I was fairly misleading at the end of my last
post by promising a new entry shortly after. I got busy! I'm going to try to
get back on track here though. I hope I haven't lost too many of you frequent
visitors. My apologies.
What I really wanted to talk about was our
island tour with the significant others group. At the time it was probably our
favourite day thus far. The goal was to circumnavigate the island and hit some
of the hotspots along the way. We did something very similar when our parents
were here but in the reverse direction. I wouldn't hesitate to say that this
was our new favourite day. And just because I really want to induce some
confusion, I am going to attempt to tackle some of the overlapping events at
the same time.
All the forts on the island are
quite fascinating. We visited Fort Frederick, Fort Matthew, and Fort
George. It stretches one's imagination to picture the time and circumstance that
they were built. I often forget that people have stood where I am standing and
had an entirely different experience. We were lucky on our first visit to Fort
Frederick to have a great tour guide who refers to herself as "Alice in
Wonderland".
Alice In Wonderland |
When the French took over from the British, they
were able to do so by attacking from inland, rather than the expected naval
assault. This is why Fort Frederick, cunningly built by the French, has all of
its cannons pointed inland and was also given the nickname the "Backwards
Facing Fort". Even more interesting than that, Alice in Wonderland told us
her story of hurricane Ivan (as a quick recap, hurricane Ivan in 2004
practically obliterated the island. It was the worst since hurricane Janet in
1955). The winds were treacherous. She took her bed sheets and tied her
children to her body and furthermore, to the top
of their roof to keep it from blowing off. Wisely, she had a knife at the ready should
she need to cut them free. Her story had a bit more impact because of the tremendous wind we felt up there that day.
A lot of hairspray was needed in the making of this shot |
Fort Matthew, the friendly neighbour of Fort
Fred, has its own stories to tell. From the perspective of tourism, Fort
Frederick is far more popular. If you are asking me, I think Matt has the edge.

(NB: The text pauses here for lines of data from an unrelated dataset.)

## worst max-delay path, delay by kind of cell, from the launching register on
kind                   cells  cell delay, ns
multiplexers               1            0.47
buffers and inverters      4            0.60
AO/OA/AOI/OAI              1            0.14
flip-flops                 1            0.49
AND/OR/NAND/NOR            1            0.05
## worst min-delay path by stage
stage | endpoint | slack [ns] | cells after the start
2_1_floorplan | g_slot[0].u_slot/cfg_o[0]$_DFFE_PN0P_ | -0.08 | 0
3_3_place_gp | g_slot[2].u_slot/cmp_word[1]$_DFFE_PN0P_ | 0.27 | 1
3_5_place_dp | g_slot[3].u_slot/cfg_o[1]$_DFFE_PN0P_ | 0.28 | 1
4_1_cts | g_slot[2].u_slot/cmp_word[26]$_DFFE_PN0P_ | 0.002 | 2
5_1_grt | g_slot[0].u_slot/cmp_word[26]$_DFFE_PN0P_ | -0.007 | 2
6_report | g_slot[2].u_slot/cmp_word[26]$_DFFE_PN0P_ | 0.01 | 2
## src/rtl/bdp_pkg.sv

```systemverilog
package bdp_pkg;
   localparam int NUM_LANES = 3;
   localparam int LANE_D    = 2;

   function automatic int lane_width(input int idx, input int wb, input int wd);
      return (idx == LANE_D) ? wd : wb;
   endfunction

   function automatic int lane_offset(input int idx, input int wb);
      return idx * wb;
   endfunction
endpackage

```

## src/rtl/bdp_period_ctl.sv

```systemverilog
module bdp_period_ctl #(
   parameter int FRAMES = 4
) (
   input  logic clk,
   input  logic rst_n,
   input  logic fsync,
   input  logic tx_wr,
   input  logic irq_clr,
   output logic xfer,
   output logic irq,
   output logic underrun
);
   localparam int CW = (FRAMES > 2) ? $clog2(FRAMES) : 1;

   logic          running;
   logic [CW-1:0] frm_cnt;
   logic          tx_fresh;
   logic          last_frm;

   assign last_frm = (frm_cnt == CW'(FRAMES - 1));
   assign xfer     = fsync & running & last_frm;

   always_ff @(posedge clk) begin
      if (!rst_n) begin
         running  <= 1'b0;
         frm_cnt  <= '0;
         tx_fresh <= 1'b0;
         irq      <= 1'b0;
         underrun <= 1'b0;
      end else begin
         if (fsync) begin
            if (!running) begin
               running <= 1'b1;
               frm_cnt <= '0;
            end else if (last_frm) begin
               frm_cnt <= '0;
            end else begin
               frm_cnt <= frm_cnt + CW'(1);
            end
         end
         if (tx_wr)     tx_fresh <= 1'b1;
         else if (xfer) tx_fresh <= 1'b0;
         if (xfer)         irq <= 1'b1;
         else if (irq_clr) irq <= 1'b0;
         if (xfer && !tx_fresh) underrun <= 1'b1;
         else if (irq_clr)      underrun <= 1'b0;
      end
   end
endmodule

```

## src/rtl/bdp_rx_lane.sv

```systemverilog
module bdp_rx_lane #(
   parameter int W = 32
) (
   input  logic         clk,
   input  logic         rst_n,
   input  logic         stb,
   input  logic         din,
   input  logic         xfer,
   output logic [W-1:0] q
);
   logic [W-1:0] sh;

   always_ff @(posedge clk) begin
      if (!rst_n) begin
         sh <= '1;
         q  <= '1;
      end else if (xfer) begin
         q  <= sh;
         sh <= '1;
      end else if (stb) begin
         sh <= {sh[W-2:0], din};
      end
   end
endmodule

```

## src/rtl/bdp_tx_lane.sv

```systemverilog
module bdp_tx_lane #(
   parameter int W = 32
) (
   input  logic         clk,
   input  logic         rst_n,
   input  logic         stb,
   input  logic         xfer,
   input  logic         wr,
   input  logic [W-1:0] wdata,
   output logic         msb
);
   logic [W-1:0] shadow;
   logic [W-1:0] sh;

   assign msb = sh[W-1];

   always_ff @(posedge clk) begin
      if (!rst_n) begin
         shadow <= '1;
         sh     <= '1;
      end else begin
         if (wr) shadow <= wdata;
         if (xfer)     sh <= shadow;
         else if (stb) sh <= {sh[W-2:0], 1'b1};
      end
   end
endmodule

```

## src/rtl/bd_frame_packer.sv

```systemverilog
module bd_frame_packer #(
   parameter int BITS_B = 8,
   parameter int BITS_D = 2,
   parameter int FRAMES = 4,
   localparam int W_B   = BITS_B * FRAMES,
   localparam int W_D   = BITS_D * FRAMES
) (
   input  logic           clk,
   input  logic           rst_n,
   input  logic           fsync,
   input  logic           b1_stb,
   input  logic           b2_stb,
   input  logic           d_stb,
   input  logic           rx_bit,
   output logic           tx_bit,
   input  logic           tx_wr,
   input  logic [W_B-1:0] tx_b1_wdata,
   input  logic [W_B-1:0] tx_b2_wdata,
   input  logic [W_D-1:0] tx_d_wdata,
   output logic [W_B-1:0] rx_b1_q,
   output logic [W_B-1:0] rx_b2_q,
   output logic [W_D-1:0] rx_d_q,
   output logic           irq,
   input  logic           irq_clr,
   output logic           tx_underrun
);
   import bdp_pkg::*;

   localparam int TOT = 2 * W_B + W_D;

   if (BITS_B < 1 || BITS_D < 1) begin : g_bad_bits
      $error("bd_frame_packer: channel bit counts must be at least 1");
   end
   if (FRAMES < 2) begin : g_bad_frames
      $error("bd_frame_packer: FRAMES must be at least 2");
   end
   if (W_D < 2) begin : g_bad_dwidth
      $error("bd_frame_packer: D word must be at least 2 bits");
   end

   logic                 xfer;
   logic [NUM_LANES-1:0] stb_v;
   logic [NUM_LANES-1:0] msb_v;
   logic [TOT-1:0]       wdata_all;
   logic [TOT-1:0]       rdata_all;

   assign stb_v     = {d_stb, b2_stb, b1_stb};
   assign wdata_all = {tx_d_wdata, tx_b2_wdata, tx_b1_wdata};
   assign rx_b1_q   = rdata_all[0 +: W_B];
   assign rx_b2_q   = rdata_all[W_B +: W_B];
   assign rx_d_q    = rdata_all[2*W_B +: W_D];
   assign tx_bit    = (stb_v == '0) ? 1'b1 : |(stb_v & msb_v);

   bdp_period_ctl #(.FRAMES(FRAMES)) ctl_i (
      .clk      (clk),
      .rst_n    (rst_n),
      .fsync    (fsync),
      .tx_wr    (tx_wr),
      .irq_clr  (irq_clr),
      .xfer     (xfer),
      .irq      (irq),
      .underrun (tx_underrun)
   );

   for (genvar i = 0; i < NUM_LANES; i++) begin : g_lane
      localparam int LW = lane_width(i, W_B, W_D);
      localparam int LO = lane_offset(i, W_B);

      bdp_rx_lane #(.W(LW)) rx_i (
         .clk   (clk),
         .rst_n (rst_n),
         .stb   (stb_v[i]),
         .din   (rx_bit),
         .xfer  (xfer),
         .q     (rdata_all[LO +: LW])
      );

      bdp_tx_lane #(.W(LW)) tx_i (
         .clk   (clk),
         .rst_n (rst_n),
         .stb   (stb_v[i]),
         .xfer  (xfer),
         .wr    (tx_wr),
         .wdata (wdata_all[LO +: LW]),
         .msb   (msb_v[i])
      );
   end
endmodule

```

At one point it was a mental hospital. After seeing some of the wreckage and
the intricate tunnels here, I'd wonder what a place like this would do to
someone's psyche, let alone someone's whose is already delicate. This Fort is
not as well preserved as its kin, but I think it has a lot of charm. One of the
reasons it is in rougher shape is the US intervention in 1983 (they came
in to extract American SGU students and to put the kibosh on a violent
revolution involving Cuban and Russian communists). Unfortunately, a US
bomb meant for Frederick hit Matthew instead, leaving much of it in a more
ruined state. One could go on an on about the place, but I suggest you visit
the bar that it now houses.
I hope she's taking a better shot than this one |
Fort number three is Fort George. As I just
recently read, the French originally named it Fort Royal. As with the other
forts, there is a great deal of history here. One tid-bit I'd like to mention
is that apparently there were connecting tunnels between all three of these
forts. Given that two, Fred and Matt, are on the hill, and George down at sea
level, it seems like a pretty astonishing distance to me to have a tunnel. Fort
George is where Maurice Bishop, the prime minister at the time of the
revolution in 1983, met his demise in the way of execution at the hands of the
revolutionaries from his own government. This would be the straw that broke the
camels back when the US decided it was time to intervene. For a somewhat B
movie recommendation, watch Heartbreak Ridge—it's a Clint Eastwood flick with
a dash of Operation Urgent Fury attached to the end (actually, don't waste your
time).
Atop Fort George |
Leapers Hill Monument |
Inside the beans are covered in a white flesh
that is sweet. Part of our tour here let us try sucking on a bean. Depending on
your tour group size, it may be off-putting to see a dozen different dirty
hands in one cocoa pod fumbling around for a white gooey bean. I thought it
tasted good regardless. They take all the beans from the pods and cover them up
in banana leaves and burlap and let them ferment for 8 days. From there, they
dry them in the sun thoroughly and every half hour someone needs to walk the
cocoa to turn the beans over. What I mean by that is this:
Walking the Cocoa |
I think if they can get a new tour group every
half hour they'd have it made. For those that are concerned about the possible
toe jam in their Butterfinger, the actual cocoa comes from inside the bean
after they crack it open. But you can take pause and think of our sweaty feet
next time you sip a hot chocolate. Before cocoa, the estate also was a sugar cane
plantation and a cotton plantation and was an estate run by the labour of
slaves. Interestingly enough, here remains the slave bell they would call them
with.
Belmont Slave Bell |
Belmont has cocoa, history, oh, and of course a
petting zoo.
Who is petting who? |
On to Pearl's Airport i.e. an eerie abandoned
runway that they sometimes do drag racing on. It was built on Amerindian
remnants. Later my lovely's father and I attended a talk by a US Marine that
was part of the US intervention. He mentioned to us this airstrip was partially
funded by the Russians to increase tourism to the island, however, the strip
was just wide enough for Russian military aircrafts and not the typical
passenger flying aircraft of the time. If there is truth in this, I have
absolutely no idea. There is a couple of old planes still sitting on the side
of the strip. They apparently have a bull guarding them (this is likely
happenstance because there are cattle and goats along the entire strip). During
our time there with the SOs some of us played matador so others could get
photos of themselves with the plane. I think he just wanted some attention.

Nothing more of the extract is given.